→ **Aim of the task**: Where does "BUSY" appear in the data? Return each line that holds it.

→ **Information given**:
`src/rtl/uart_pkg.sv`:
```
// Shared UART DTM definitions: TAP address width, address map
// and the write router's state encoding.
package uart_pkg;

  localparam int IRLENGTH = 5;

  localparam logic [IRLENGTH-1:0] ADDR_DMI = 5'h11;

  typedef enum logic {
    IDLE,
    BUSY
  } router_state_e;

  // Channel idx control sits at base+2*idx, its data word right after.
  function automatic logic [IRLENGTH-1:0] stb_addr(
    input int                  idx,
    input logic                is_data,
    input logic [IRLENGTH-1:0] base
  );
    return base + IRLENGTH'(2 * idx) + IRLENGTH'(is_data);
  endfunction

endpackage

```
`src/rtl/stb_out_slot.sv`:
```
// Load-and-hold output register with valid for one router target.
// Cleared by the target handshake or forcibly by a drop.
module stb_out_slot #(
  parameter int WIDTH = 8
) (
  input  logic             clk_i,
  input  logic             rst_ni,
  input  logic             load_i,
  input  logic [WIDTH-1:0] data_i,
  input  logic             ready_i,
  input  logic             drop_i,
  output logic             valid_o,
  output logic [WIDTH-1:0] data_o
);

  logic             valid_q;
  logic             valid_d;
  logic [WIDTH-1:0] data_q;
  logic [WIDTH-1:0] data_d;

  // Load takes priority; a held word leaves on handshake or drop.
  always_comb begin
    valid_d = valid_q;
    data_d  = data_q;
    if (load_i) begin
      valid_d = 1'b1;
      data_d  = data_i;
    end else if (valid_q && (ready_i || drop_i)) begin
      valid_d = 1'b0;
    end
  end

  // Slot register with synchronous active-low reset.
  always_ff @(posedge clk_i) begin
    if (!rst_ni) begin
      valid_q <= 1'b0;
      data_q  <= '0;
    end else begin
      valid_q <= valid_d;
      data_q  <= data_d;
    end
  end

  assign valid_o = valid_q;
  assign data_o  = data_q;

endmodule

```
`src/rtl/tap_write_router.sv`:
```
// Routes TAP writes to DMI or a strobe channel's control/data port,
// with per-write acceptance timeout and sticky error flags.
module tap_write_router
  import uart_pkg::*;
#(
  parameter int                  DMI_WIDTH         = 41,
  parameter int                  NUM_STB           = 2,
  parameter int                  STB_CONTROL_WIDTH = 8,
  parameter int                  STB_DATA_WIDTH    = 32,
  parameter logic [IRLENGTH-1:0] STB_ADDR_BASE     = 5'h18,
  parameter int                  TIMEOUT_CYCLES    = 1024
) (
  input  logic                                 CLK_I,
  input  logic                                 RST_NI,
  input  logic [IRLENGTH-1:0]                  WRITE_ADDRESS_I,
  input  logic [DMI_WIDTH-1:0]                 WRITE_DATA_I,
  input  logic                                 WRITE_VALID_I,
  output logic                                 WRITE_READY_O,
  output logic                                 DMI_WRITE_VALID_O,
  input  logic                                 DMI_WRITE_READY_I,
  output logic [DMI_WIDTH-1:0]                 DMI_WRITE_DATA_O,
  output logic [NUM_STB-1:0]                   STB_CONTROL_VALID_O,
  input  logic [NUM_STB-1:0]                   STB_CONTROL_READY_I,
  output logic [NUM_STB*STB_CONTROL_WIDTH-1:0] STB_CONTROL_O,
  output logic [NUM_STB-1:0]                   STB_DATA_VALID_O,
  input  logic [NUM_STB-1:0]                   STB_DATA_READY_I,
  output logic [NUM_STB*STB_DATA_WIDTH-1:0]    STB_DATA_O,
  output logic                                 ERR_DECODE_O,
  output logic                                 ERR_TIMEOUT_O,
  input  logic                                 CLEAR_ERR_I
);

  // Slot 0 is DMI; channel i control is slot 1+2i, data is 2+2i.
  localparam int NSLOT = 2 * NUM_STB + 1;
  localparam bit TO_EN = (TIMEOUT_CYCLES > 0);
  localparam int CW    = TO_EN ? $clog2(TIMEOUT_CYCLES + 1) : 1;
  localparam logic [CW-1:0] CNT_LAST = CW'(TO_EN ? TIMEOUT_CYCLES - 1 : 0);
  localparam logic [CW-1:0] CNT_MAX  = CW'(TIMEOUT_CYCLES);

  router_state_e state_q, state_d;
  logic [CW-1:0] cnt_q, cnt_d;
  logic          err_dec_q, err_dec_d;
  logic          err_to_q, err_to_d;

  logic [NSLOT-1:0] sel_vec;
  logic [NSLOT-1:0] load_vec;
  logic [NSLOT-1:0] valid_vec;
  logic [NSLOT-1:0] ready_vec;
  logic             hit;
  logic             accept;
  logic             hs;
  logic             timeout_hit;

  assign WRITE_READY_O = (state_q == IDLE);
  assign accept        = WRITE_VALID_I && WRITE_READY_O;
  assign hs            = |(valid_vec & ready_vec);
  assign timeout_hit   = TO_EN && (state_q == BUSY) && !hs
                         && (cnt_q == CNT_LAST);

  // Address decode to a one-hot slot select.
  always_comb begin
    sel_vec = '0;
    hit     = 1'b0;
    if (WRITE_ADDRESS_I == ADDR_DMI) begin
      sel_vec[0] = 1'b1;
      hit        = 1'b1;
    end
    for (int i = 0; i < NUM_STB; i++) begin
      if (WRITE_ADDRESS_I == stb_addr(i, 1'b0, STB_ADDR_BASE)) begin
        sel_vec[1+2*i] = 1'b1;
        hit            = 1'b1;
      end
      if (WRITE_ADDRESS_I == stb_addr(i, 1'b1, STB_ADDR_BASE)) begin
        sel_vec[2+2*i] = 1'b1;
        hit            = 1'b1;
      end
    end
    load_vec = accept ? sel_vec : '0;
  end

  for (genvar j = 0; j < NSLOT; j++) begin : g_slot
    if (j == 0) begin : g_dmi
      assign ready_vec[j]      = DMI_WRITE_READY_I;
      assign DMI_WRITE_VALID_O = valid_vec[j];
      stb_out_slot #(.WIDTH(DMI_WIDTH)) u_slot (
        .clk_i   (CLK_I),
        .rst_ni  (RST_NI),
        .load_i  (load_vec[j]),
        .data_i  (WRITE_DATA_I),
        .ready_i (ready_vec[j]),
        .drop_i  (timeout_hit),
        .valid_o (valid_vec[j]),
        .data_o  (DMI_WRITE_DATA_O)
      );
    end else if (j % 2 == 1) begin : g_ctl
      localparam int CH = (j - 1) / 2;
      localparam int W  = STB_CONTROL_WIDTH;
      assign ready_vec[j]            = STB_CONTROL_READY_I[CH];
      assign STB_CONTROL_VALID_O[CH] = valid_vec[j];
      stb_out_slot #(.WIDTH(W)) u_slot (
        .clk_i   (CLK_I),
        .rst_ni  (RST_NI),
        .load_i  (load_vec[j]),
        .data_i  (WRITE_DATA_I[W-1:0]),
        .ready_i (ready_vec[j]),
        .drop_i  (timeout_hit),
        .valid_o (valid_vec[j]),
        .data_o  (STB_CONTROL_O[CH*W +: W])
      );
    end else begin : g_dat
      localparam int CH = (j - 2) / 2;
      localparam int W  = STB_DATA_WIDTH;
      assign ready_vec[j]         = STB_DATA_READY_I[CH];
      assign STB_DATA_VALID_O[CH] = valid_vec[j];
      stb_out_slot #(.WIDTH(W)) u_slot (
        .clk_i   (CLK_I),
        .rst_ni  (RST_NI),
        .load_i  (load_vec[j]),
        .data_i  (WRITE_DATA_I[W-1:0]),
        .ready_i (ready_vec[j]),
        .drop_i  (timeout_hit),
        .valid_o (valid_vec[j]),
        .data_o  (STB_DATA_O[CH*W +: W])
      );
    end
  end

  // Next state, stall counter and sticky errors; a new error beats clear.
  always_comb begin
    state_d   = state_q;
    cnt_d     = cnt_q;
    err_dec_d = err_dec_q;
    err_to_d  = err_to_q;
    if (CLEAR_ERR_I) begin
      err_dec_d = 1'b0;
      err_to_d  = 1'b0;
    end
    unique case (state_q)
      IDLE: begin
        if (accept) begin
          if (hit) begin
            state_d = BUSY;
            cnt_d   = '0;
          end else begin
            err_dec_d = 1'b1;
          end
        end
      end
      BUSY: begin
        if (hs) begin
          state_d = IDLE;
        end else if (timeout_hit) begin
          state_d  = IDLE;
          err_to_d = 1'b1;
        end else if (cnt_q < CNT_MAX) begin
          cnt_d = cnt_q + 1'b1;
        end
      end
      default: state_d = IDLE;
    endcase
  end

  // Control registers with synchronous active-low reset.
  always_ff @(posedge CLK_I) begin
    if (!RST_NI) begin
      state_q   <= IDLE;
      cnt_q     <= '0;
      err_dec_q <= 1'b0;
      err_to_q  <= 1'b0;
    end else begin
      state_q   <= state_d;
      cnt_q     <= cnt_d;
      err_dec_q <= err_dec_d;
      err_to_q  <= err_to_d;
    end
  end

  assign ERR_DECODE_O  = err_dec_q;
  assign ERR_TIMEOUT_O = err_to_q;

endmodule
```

→ **Response to this exercise**:
    BUSY
  assign timeout_hit   = TO_EN && (state_q == BUSY) && !hs
            state_d = BUSY;
      BUSY: begin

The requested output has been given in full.